Collected data entries
..............................
This is an optimization exercise on Yosys and OpenROAD, whose aim is small area, not a production implementation.
Only simulation tests tie the RTL to the original design; equivalence was not proved.
Power and IR drop assume default switching activity.

==> flow/design.v <==
`default_nettype none
module mat_vec_loader #(
  parameter int DATA_WIDTH = 8,
  parameter int ADDR_WIDTH = 32
) (
  input  logic                      clk,
  input  logic                      rst,
  input  logic                      start,
  input  logic [ADDR_WIDTH-1:0]     base_addr,
  output logic                      busy,
  output logic                      done,
  output logic [24*DATA_WIDTH-1:0]  result,           
  output logic [ADDR_WIDTH-1:0]     mem_address,
  output logic                      mem_read,
  input  logic                      mem_waitrequest,
  input  logic [8*DATA_WIDTH-1:0]   mem_readdata,
  input  logic                      mem_readdatavalid,
  output logic                      mvm_clr,
  output logic                      mvm_a_wren,
  output logic [8*DATA_WIDTH-1:0]   mvm_a_fifo_in,    
  output logic                      mvm_b_wren,
  output logic [DATA_WIDTH-1:0]     mvm_b_fifo_in,
  input  logic                      mvm_done,
  input  logic [24*DATA_WIDTH-1:0]  mvm_out           
);
  localparam int WORD_W = 8 * DATA_WIDTH;
  localparam int RES_W  = 3 * DATA_WIDTH;
  logic                  req_q, wait_q, wd_q, cap_q;
  logic [7:0]            sel_q;
  logic                  clr_q;
  logic                  done_prev_q;
  logic [3:0]            k_q;                 
  logic [ADDR_WIDTH-1:0] base_q;
  logic [WORD_W-1:0]     rows_q [7:0];
  logic [WORD_W-1:0]     bvec_q;
  logic [RES_W-1:0]      result_q [7:0];
  logic push, idle, accept, got, last, edge_seen;
  assign push      = |sel_q;
  assign idle      = ~(req_q | wait_q | push | wd_q | cap_q);
  assign accept    = idle & start;
  assign got       = wait_q & mem_readdatavalid;
  assign last      = k_q[3];
  assign edge_seen = wd_q & mvm_done & ~done_prev_q;
  always_ff @(posedge clk) begin
    if (rst) begin
      req_q  <= 1'b0;
      wait_q <= 1'b0;
      sel_q  <= '0;
      wd_q   <= 1'b0;
      cap_q  <= 1'b0;
      clr_q  <= 1'b0;
    end else begin
      req_q  <= accept | (got & ~last) | (req_q & mem_waitrequest);
      wait_q <= (req_q & ~mem_waitrequest) | (wait_q & ~mem_readdatavalid);
      sel_q  <= {sel_q[6:0], got & last};
      wd_q   <= sel_q[7] | (wd_q & ~edge_seen);
      cap_q  <= edge_seen;
      clr_q  <= accept;
    end
  end
  logic base_ld, base_hold;
  assign base_ld   = accept & ~rst;
  assign base_hold = ~accept & ~rst;
  always_ff @(posedge clk) begin
    base_q <= (base_addr & {ADDR_WIDTH{base_ld}}) | (base_q & {ADDR_WIDTH{base_hold}});
    if (accept | wd_q) begin
      done_prev_q <= mvm_done;
    end
    if (accept) begin
      k_q <= 4'd0;
    end else if (got) begin
      k_q <= k_q + 4'd1;
    end
  end
  logic [8:0] wr_ld, wr_hold;
  always_comb begin
    for (int r = 0; r < 8; r++) begin
      wr_ld[r] = got & ~last & (k_q[2:0] == 3'(r)) & ~rst;
      wr_hold[r] = ~(got & ~last & (k_q[2:0] == 3'(r))) & ~rst;
    end
    wr_ld[8]   = got & last & ~rst;
    wr_hold[8] = ~(got & last) & ~rst;
  end
  always_ff @(posedge clk) begin
    for (int r = 0; r < 8; r++) begin
      rows_q[r] <= (mem_readdata & {WORD_W{wr_ld[r]}}) | (rows_q[r] & {WORD_W{wr_hold[r]}});
    end
    bvec_q <= (mem_readdata & {WORD_W{wr_ld[8]}}) | (bvec_q & {WORD_W{wr_hold[8]}});
  end
  logic res_ld, res_hold;
  assign res_ld   = edge_seen & ~rst;
  assign res_hold = ~edge_seen & ~rst;
  always_ff @(posedge clk) begin
    for (int i = 0; i < 8; i++) begin
      result_q[i] <= (mvm_out[i*RES_W +: RES_W] & {RES_W{res_ld}}) |
                     (result_q[i] & {RES_W{res_hold}});
    end
  end
  logic [ADDR_WIDTH-1:0] addr;
  logic [4:0]            lo;
  logic [ADDR_WIDTH-4:0] grp;                 
  logic [ADDR_WIDTH-1:4] cy;
  assign lo = {1'b0, base_q[3:0]} + {1'b0, k_q};
  always_comb begin
    grp[0] = lo[4];
    for (int g = 1; g <= (ADDR_WIDTH-4)/4; g++) begin
      grp[g] = grp[g-1] & (&base_q[4*g +: 4]);
    end
    for (int b = 4; b < ADDR_WIDTH; b++) begin
      cy[b] = grp[(b-4)/4];
      for (int p = 4*((b-4)/4) + 4; p < b; p++) begin
        cy[b] = cy[b] & base_q[p];
      end
    end
    addr[3:0] = lo[3:0];
    for (int b = 4; b < ADDR_WIDTH; b++) begin
      addr[b] = base_q[b] ^ cy[b];
    end
  end
  logic [7:0] sel;
  assign sel = sel_q;
  always_comb begin
    mvm_b_fifo_in = '0;
    mvm_a_fifo_in = '0;
    for (int n = 0; n < 8; n++) begin
      mvm_b_fifo_in = mvm_b_fifo_in | (bvec_q[n*DATA_WIDTH +: DATA_WIDTH] & {DATA_WIDTH{sel[n]}});
      for (int i = 0; i < 8; i++) begin
        mvm_a_fifo_in[i*DATA_WIDTH +: DATA_WIDTH] = mvm_a_fifo_in[i*DATA_WIDTH +: DATA_WIDTH] |
          (rows_q[i][n*DATA_WIDTH +: DATA_WIDTH] & {DATA_WIDTH{sel[n]}});
      end
    end
  end
  assign busy        = req_q | wait_q | push | wd_q;
  assign done        = cap_q;
  assign mem_read    = req_q;
  assign mem_address = addr & {ADDR_WIDTH{req_q}};
  assign mvm_clr     = clr_q;
  assign mvm_a_wren  = push;
  assign mvm_b_wren  = push;
  for (genvar g = 0; g < 8; g++) begin : g_flat
    assign result[g*RES_W +: RES_W] = result_q[g];
  end
endmodule
`default_nettype wire
Context: an optimization exercise on an open-source flow, tuned for small area. The choices shown serve that exercise and are no tape-out recipe.
The RTL was checked by simulation tests, not by an equivalence proof against the original design.
Power and IR drop assume default switching activity.

## sha_mmio_controller
module sha_mmio_controller #(
   parameter logic [11:0] BASE_ADDR = 12'h030,
   parameter int unsigned DATA_W    = 16,
   parameter int unsigned BLOCK_W   = 512,
   parameter int unsigned HASH_W    = 256
) (
   input  logic                 clk,
   input  logic                 reset_n,
   input  logic [15:0]          address,
   input  logic                 rw,
   input  logic                 strobe,
   input  logic [DATA_W-1:0]    datain,
   output logic [DATA_W-1:0]    dataout,
   input  logic [HASH_W-1:0]    hash,
   input  logic                 done,
   output logic [BLOCK_W-1:0]   block,
   output logic                 start,
   output logic                 core_reset,
   output logic                 irq
);
   localparam int unsigned MAX_WORDS = (BLOCK_W - 64 - DATA_W) / DATA_W;
   localparam int unsigned CNT_W     = $clog2(MAX_WORDS + 1);
   localparam int unsigned HWORDS    = HASH_W / DATA_W;
   localparam int unsigned HIDX_W    = $clog2(HWORDS);
   localparam logic [3:0] OFF_CTRL = 4'd0;
   localparam logic [3:0] OFF_MSG  = 4'd1;
   localparam logic [3:0] OFF_HASH = 4'd2;
   localparam logic [3:0] OFF_PTR  = 4'd3;
   logic                st_idle, st_load, st_fire, st_wait, st_capt;
   logic                nx_idle, nx_load, nx_fire, nx_wait, nx_capt;
   logic [CNT_W-1:0]    count, count_d;
   logic [HIDX_W-1:0]   hidx, hidx_d;
   logic                ovf, ovf_d;
   logic                busy;
   logic                done_flag, done_flag_d;
   logic                done_q;
   logic                dvalid;
   logic [HASH_W-1:0]   digest;
   logic [DATA_W-1:0]   dataout_d;
   logic                hit, rd, wr;
   logic [3:0]          offset;
   logic                rd_hash, soft_rst, go, rise, msg_wr, ptr_wr, hold_blk;
   logic [DATA_W-1:0]   status;
   logic [HWORDS-1:0]   hsel;
   logic                rd_stat;
   logic [MAX_WORDS:0]  at;           
   logic                buf_keep;
   logic [DATA_W-1:0]   msg_buf [MAX_WORDS];
   assign hit    = strobe && (address[15:4] == BASE_ADDR);
   assign rd     = hit && rw;
   assign wr     = hit && !rw;
   assign offset = address[3:0];
   assign busy     = st_fire | st_wait | st_capt;
   assign irq      = done_flag;
   assign soft_rst = wr && offset == OFF_CTRL && datain == DATA_W'(1);
  ...
export LEC_CHECK = 0
export CAP_MARGIN = 20
export CORE_MARGIN = 2
export CORE_UTILIZATION = 40
export SLEW_MARGIN = 20
export SYNTH_HIERARCHICAL = 1
export SYNTH_MINIMUM_KEEP_SIZE = 0
create_clock -name core_clock -period 10.0 [get_ports {clk}]
standard.sh (not shown) runs the stock make flow with config.mk's settings and CLKGATE_MAP_FILE= SYNTH_SCRIPT=/design/flow/synth_recipe.tcl, a recipe that flattens the netlist after the stock synthesis.
==> flow/flow/run.sh <==
#!/bin/bash
# Standard ORFS layout (the standard.sh) with two area-oriented changes:
#  - ports are buffered with the smallest buffer (buf_1) instead of the default pick;
#  - CTS uses small clock buffers (clkbuf_4) in clusters of up to 10 sinks, no dummy loads.
# make's full output goes to standard.log; ORFS keeps each step's log under orfs/logs/.
set -euo pipefail
export BUFFER_PORTS_ARGS="-buffer_cell sky130_fd_sc_hd__buf_1"
export SKIP_REPAIR_TIE_FANOUT=1
export CTS_ARGS="-sink_clustering_enable -repair_clock_nets -dont_use_dummy_load -buf_list {sky130_fd_sc_hd__clkbuf_4} -sink_clustering_size 10 -sink_clustering_max_diameter 50"
bash standard.sh > standard.log 2>&1
The first run passed the timing, design-rule and antenna checks.
==> next run, changes <==
--- a/flow/flow/run.sh
+++ b/flow/flow/run.sh
@@ -8 +7,0 @@
-export SKIP_REPAIR_TIE_FANOUT=1
Effect:
- power barely changes
- routed wire length decreases by 4.4%
- critical path depth stays the same
- die area is unchanged
- worst setup slack got worse by 170 ps
- combinational power decreases by about 2%
- sequential share of layout area decreases by 0.36 points
- design area increases by about 0.6%
- core utilization increases by 0.28 points
==> next run, changes <==
Settings changed: SLEW_MARGIN 20 to 30.
The new run finished clean.
Cell count is about the same.
Synthesized cell count does not change.
Routed wire length stays flat.
Global-route usage is about the same.
Utilization grows by 0.15 points.

Another version of the RTL of sha_mmio_controller (not shown whole).
For scale: roughly 3,200 cells after synthesis, roughly 1,200 flip-flops, ~41,000 µm² of cells after synthesis.
==> flow/config.mk <==
export PLATFORM = sky130hd
export DESIGN_NAME = sha_mmio_controller
export DESIGN_NICKNAME = sha_mmio_controller
export VERILOG_FILES = /design/flow/design.v
export SDC_FILE = /design/flow/constraint.sdc
export NUM_CORES = 4
export LEC_CHECK = 0
export CAP_MARGIN = 20
export CORE_MARGIN = 2
export CORE_UTILIZATION = 40
export SLEW_MARGIN = 20
==> flow/constraint.sdc <==
create_clock -name core_clock -period 10.0 [get_ports {clk}]
set_input_delay 2.0000 -clock core_clock [delete_from_list [all_inputs] [get_ports {clk}]]
set_output_delay 2.0000 -clock core_clock [all_outputs]
set_load 0.01 [all_outputs]
run.sh (not shown) runs the stock make flow with config.mk's settings and CLKGATE_MAP_FILE= SYNTH_SCRIPT=/design/flow/synth_recipe.tcl, a recipe that flattens the netlist after the stock synthesis.
Stock flow here: none of the scripts above is used.
Next try:
==> flow/flow/run.sh (new file) <==
#!/bin/bash
# Standard ORFS layout (the standard.sh) with two area-oriented changes:
#  - ports are buffered with the smallest buffer (buf_1) instead of the default pick;
#  - CTS uses small clock buffers (clkbuf_4) in clusters of up to 10 sinks, no dummy loads.
# make's full output goes to standard.log; ORFS keeps each step's log under orfs/logs/.
set -euo pipefail
export BUFFER_PORTS_ARGS="-buffer_cell sky130_fd_sc_hd__buf_1"
export CTS_ARGS="-sink_clustering_enable -repair_clock_nets -dont_use_dummy_load -buf_list {sky130_fd_sc_hd__clkbuf_4} -sink_clustering_size 10 -sink_clustering_max_diameter 50"
bash standard.sh > standard.log 2>&1
==> flow/standard.sh (new file) <==
#!/bin/bash
# synth_recipe.tcl (not shown) runs the flow's synth.tcl, then flattens the netlist and writes it again
# the make line also repeats each setting of config.mk as NAME=value (left out here)
make -C /OpenROAD-flow-scripts/flow DESIGN_CONFIG=/design/flow/config.mk WORK_HOME=/design/flow/orfs CLKGATE_MAP_FILE= SYNTH_SCRIPT=/design/flow/synth_recipe.tcl "${@:-finish}"
removed: flow/run.sh
Total power decreases by 26%.
Final cell count decreases by 1.3%.
Wire length decreases by 4.9%.
Clock skew increases by 110 ps.
Final area decreases by 14%.
Area after synthesis stays the same.
Non-clock buffer count increases by 1.
Setup slack gains 490 ps.
Next try:
Settings changed: CORE_UTILIZATION 40 to 60.
Outcome:
- The new run passed the timing, design-rule and antenna checks
- register-to-register slack gains 70 ps
- design area goes down by 1.5%
- combinational power came out lower by about 2%
- power came out lower by 1.5%
- synthesized cell count stays the same
- fmax rose by 1.5%
- final cell count falls by 9.7%
- routed wire length drops by 2.2%
- sequential cell count is unchanged

## static timing again, ports no longer ideal
In the flow no input, the clock included, has a driving cell. The finished layouts below were timed again as built, in two steps.
Step 1: set_driving_cell puts a clkbuf_16 on clk and a buf_2 on each other input, an assumption about the parent block.
Step 2 adds t to the input delays and takes it off the output delays; t is the mean of the earliest and latest rising clock arrival at the registers after step 1. Input paths then give back, and output paths get back, about the clock's delay inside the block.
a / b / c = ideal ports / drivers / drivers and shift; a / b = the first two.
| run | t (ns) | setup slack, ns | worst hold slack (ns) | worst slew at a driven data input, ns |
|---|---|---|---|---|
| the first run of note 1 | 1.111 | 5.247 / 5.294 / 4.182 | 0.373 / 0.373 / 0.373 | 0.11 |
| the second run of note 1 | 1.125 | 5.079 / 5.110 / 3.985 | 0.405 / 0.405 / 0.405 | 0.14 |
| the third run of note 1 | 1.100 | 5.337 / 5.370 / 4.269 | 0.418 / 0.418 / 0.418 | 0.14 |
| the first run of note 2 | 0.780 | 5.444 / 5.444 / 4.855 | 0.436 / 0.436 / 0.436 | 0.17 |
| the second run of note 2 | 1.086 | 5.937 / 5.937 / 5.124 | 0.378 / 0.378 / 0.378 | 0.13 |
| the third run of note 2 | 1.060 | 5.997 / 6.005 / 4.968 | 0.449 / 0.449 / 0.449 | 0.18 |
After both steps every run listed still meets setup and hold. For the second run of note 1, which loses most, drivers alone change the setup slack by +0.031 ns; drivers and shift together by -1.094 ns.
This design comes from an exercise in tuning for small area on the open sky130 flow, not from production work. The RTL was checked by simulation tests, not by an equivalence proof against the original design. Power and IR drop assume default switching activity.

--- constraint.sdc ---
create_clock -name core_clock -period 7.0 [get_ports {clock}]
set_input_delay 1.4000 -clock core_clock [delete_from_list [all_inputs] [get_ports {clock}]]
set_output_delay 1.4000 -clock core_clock [all_outputs]
set_load 0.01 [all_outputs]
--- flow/run.sh ---
#!/bin/bash
# The standard ORFS layout (standard.sh) with these changes:
#  * synthesis keeps the small gate module tcb_aoi222 as their own
#    module while it maps them, so it maps to one library cell; the standard flow's
#    synthesis script still flattens the netlist at its end, so the
#    registers, their names and their cells are the standard synthesis's;
#  * clock tree synthesis inserts no dummy loads and clusters up to 25
#    registers within 80 um per leaf buffer;
#  * the port buffers are the smallest buffer cell.
# The make output goes to flow_make.log in this folder; ORFS's per-step logs
# stay under orfs/logs.
set -euo pipefail
export SYNTH_KEEP_MODULES="tcb_aoi222"
export CTS_ARGS="-sink_clustering_enable -repair_clock_nets -dont_use_dummy_load -sink_clustering_size 25 -sink_clustering_max_diameter 80"
export BUFFER_PORTS_ARGS="-buffer_cell sky130_fd_sc_hd__buf_1"
bash standard.sh finish > flow_make.log 2>&1
--- config.mk ---
export PLATFORM = sky130hd
export DESIGN_NAME = trace_commit_buf
export DESIGN_NICKNAME = trace_commit_buf
export VERILOG_FILES = /design/flow/design.v
export SDC_FILE = /design/flow/constraint.sdc
export NUM_CORES = 4
export LEC_CHECK = 0
export CAP_MARGIN = 20
export CORE_MARGIN = 2
export CORE_UTILIZATION = 55
export PLACE_DENSITY = 0.65
export SLEW_MARGIN = 20
--- design.v ---
module tcb_aoi222 (
    input  logic a,
    input  logic b,
    input  logic c,
    input  logic d,
    input  logic e,
    input  logic f,
    output logic y
);
    assign y = ~((a & b) | (c & d) | (e & f));
endmodule
module trace_commit_buf #(
    parameter  int XLEN  = 64,
    parameter  int NREG  = 32,
    parameter  int DEPTH = 16,
    parameter  int SEQW  = 16,
    localparam int RW    = $clog2(NREG),
    localparam int PW    = $clog2(DEPTH)
) (
    input  logic                 clock,
    input  logic                 reset,
    input  logic                 commit_valid,
    input  logic [XLEN-1:0]      commit_pc,
    input  logic                 commit_wen,
    input  logic [RW-1:0]        commit_rd,
    input  logic [XLEN-1:0]      commit_wdata,
    output logic                 out_valid,
    input  logic                 out_ready,
    output logic [SEQW-1:0]      out_seq,
    output logic [XLEN-1:0]      out_pc,
    output logic                 out_wen,
    output logic [RW-1:0]        out_rd,
    output logic [XLEN-1:0]      out_wdata,
    input  logic                 trace_en,
    output logic [PW:0]          count,
    output logic                 overflow,
    output logic [SEQW-1:0]      drop_cnt,
    input  logic                 ovf_clear,
    input  logic [RW-1:0]        dbg_raddr,
    output logic [XLEN-1:0]      dbg_rdata
);
    localparam logic [PW:0] FULL_CNT = (PW+1)'(DEPTH);
    localparam int RECW = SEQW + XLEN + 1 + RW + XLEN;
    logic [RECW-1:0]  mem   [0:DEPTH-1];
    logic [PW-1:0]    wptr;
    logic [PW-1:0]    rptr;
    logic [SEQW-1:0]  seq;
    logic [DEPTH-1:0] hsel;       
    logic            push_req;
    logic            pop;
    logic            full;
    logic            push_ok;
    logic            drop;
    logic [RECW-1:0] rec_in;
    logic [RECW-1:0] head;
    assign push_req = commit_valid & trace_en;
    assign pop      = out_valid & out_ready;
    assign full     = (count == FULL_CNT);
    assign push_ok  = push_req & (~full | pop);
    assign drop     = push_req & full & ~pop;
    assign rec_in = {seq, commit_pc, commit_wen & (commit_rd != '0), commit_rd, commit_wdata};
    always_ff @(posedge clock) begin
        if (push_ok) begin
            mem[wptr] <= rec_in;
        end
    end
    for (genvar b = 0; b < RECW; b++) begin : g_head
        logic [5:0] n;
        for (genvar k = 0; k < 5; k++) begin : g_grp
            tcb_aoi222 u_sel (.a(mem[3*k][b]),   .b(hsel[3*k]),
                              .c(mem[3*k+1][b]), .d(hsel[3*k+1]),
                              .e(mem[3*k+2][b]), .f(hsel[3*k+2]),
                              .y(n[k]));
        end
        assign n[5]    = ~(mem[15][b] & hsel[15]);
        assign head[b] = ~(&n);
    end
    assign out_valid = (count != '0);
    for (genvar i = 0; i < DEPTH; i++) begin : g_hsel
        assign hsel[i] = out_valid & (rptr == PW'(i));
    end
    assign {out_seq, out_pc, out_wen, out_rd, out_wdata} = head;
    always_ff @(posedge clock or posedge reset) begin
        if (reset) begin
            wptr     <= '0;
            rptr     <= '0;
            count    <= '0;
            seq      <= '0;
            overflow <= 1'b0;
            drop_cnt <= '0;
        end else begin
            if (commit_valid) begin
                seq <= seq + SEQW'(1);
            end
            if (push_ok) begin
                wptr <= wptr + PW'(1);
            end
            if (pop) begin
                rptr <= rptr + PW'(1);
            end
            case ({push_ok, pop})
                2'b10:   count <= count + (PW+1)'(1);
                2'b01:   count <= count - (PW+1)'(1);
                default: count <= count;
            endcase
            if (drop) begin
                overflow <= 1'b1;
                if (ovf_clear) begin
                    drop_cnt <= SEQW'(1);
                end else if (drop_cnt != '1) begin
                    drop_cnt <= drop_cnt + SEQW'(1);
                end
            end else if (ovf_clear) begin
                overflow <= 1'b0;
                drop_cnt <= '0;
            end
        end
    end
    logic [XLEN-1:0] rf   [1:NREG-1];
    logic [NREG-1:1] rf_vld;
    logic [NREG-1:1] rf_vld_nx;
    logic [NREG-1:1] rsel;        
    logic [RW-1:0]   raddr;       
    logic [NREG-1:1] r_load;
    logic            wr_pend;
    logic [RW-1:0]   wr_rd;
    logic [XLEN-1:0] wr_data;
    for (genvar i = 1; i < NREG; i++) begin : g_rf
        assign r_load[i]    = wr_pend & (wr_rd == RW'(i));
        assign rf_vld_nx[i] = rf_vld[i] | r_load[i];
        assign rsel[i]      = rf_vld[i] & (raddr == RW'(i));
        always_ff @(posedge clock) begin
            if (r_load[i]) begin
                rf[i] <= wr_data;
            end
        end
    end
    always_ff @(posedge clock) begin
        wr_rd   <= commit_rd;
        wr_data <= commit_wdata;
        raddr   <= dbg_raddr;
    end
    always_ff @(posedge clock or posedge reset) begin
        if (reset) begin
            wr_pend <= 1'b0;
            rf_vld  <= '0;
        end else begin
            wr_pend <= commit_valid & commit_wen & (commit_rd != '0);
            rf_vld  <= rf_vld_nx;
        end
    end
    for (genvar b = 0; b < XLEN; b++) begin : g_dbg
        logic [10:0] n;
        for (genvar k = 0; k < 10; k++) begin : g_grp
            tcb_aoi222 u_sel (.a(rf[3*k+1][b]), .b(rsel[3*k+1]),
                              .c(rf[3*k+2][b]), .d(rsel[3*k+2]),
                              .e(rf[3*k+3][b]), .f(rsel[3*k+3]),
                              .y(n[k]));
        end
        assign n[10]        = ~(rf[31][b] & rsel[31]);
        assign dbg_rdata[b] = ~(&n);
    end
endmodule
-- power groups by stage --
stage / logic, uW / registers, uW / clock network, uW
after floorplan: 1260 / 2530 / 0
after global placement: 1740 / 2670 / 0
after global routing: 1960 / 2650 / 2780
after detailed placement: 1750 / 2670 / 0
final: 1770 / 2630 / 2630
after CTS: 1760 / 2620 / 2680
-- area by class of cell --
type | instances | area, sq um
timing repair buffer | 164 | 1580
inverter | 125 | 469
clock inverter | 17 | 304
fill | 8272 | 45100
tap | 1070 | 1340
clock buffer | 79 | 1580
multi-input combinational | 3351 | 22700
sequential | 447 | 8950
..............................
— Exercise goal —
Copy whichever lines above contain the string "against".

— Answer to this task —
The RTL was checked by simulation tests, not by an equivalence proof against the original design.
This design comes from an exercise in tuning for small area on the open sky130 flow, not from production work. The RTL was checked by simulation tests, not by an equivalence proof against the original design. Power and IR drop assume default switching activity.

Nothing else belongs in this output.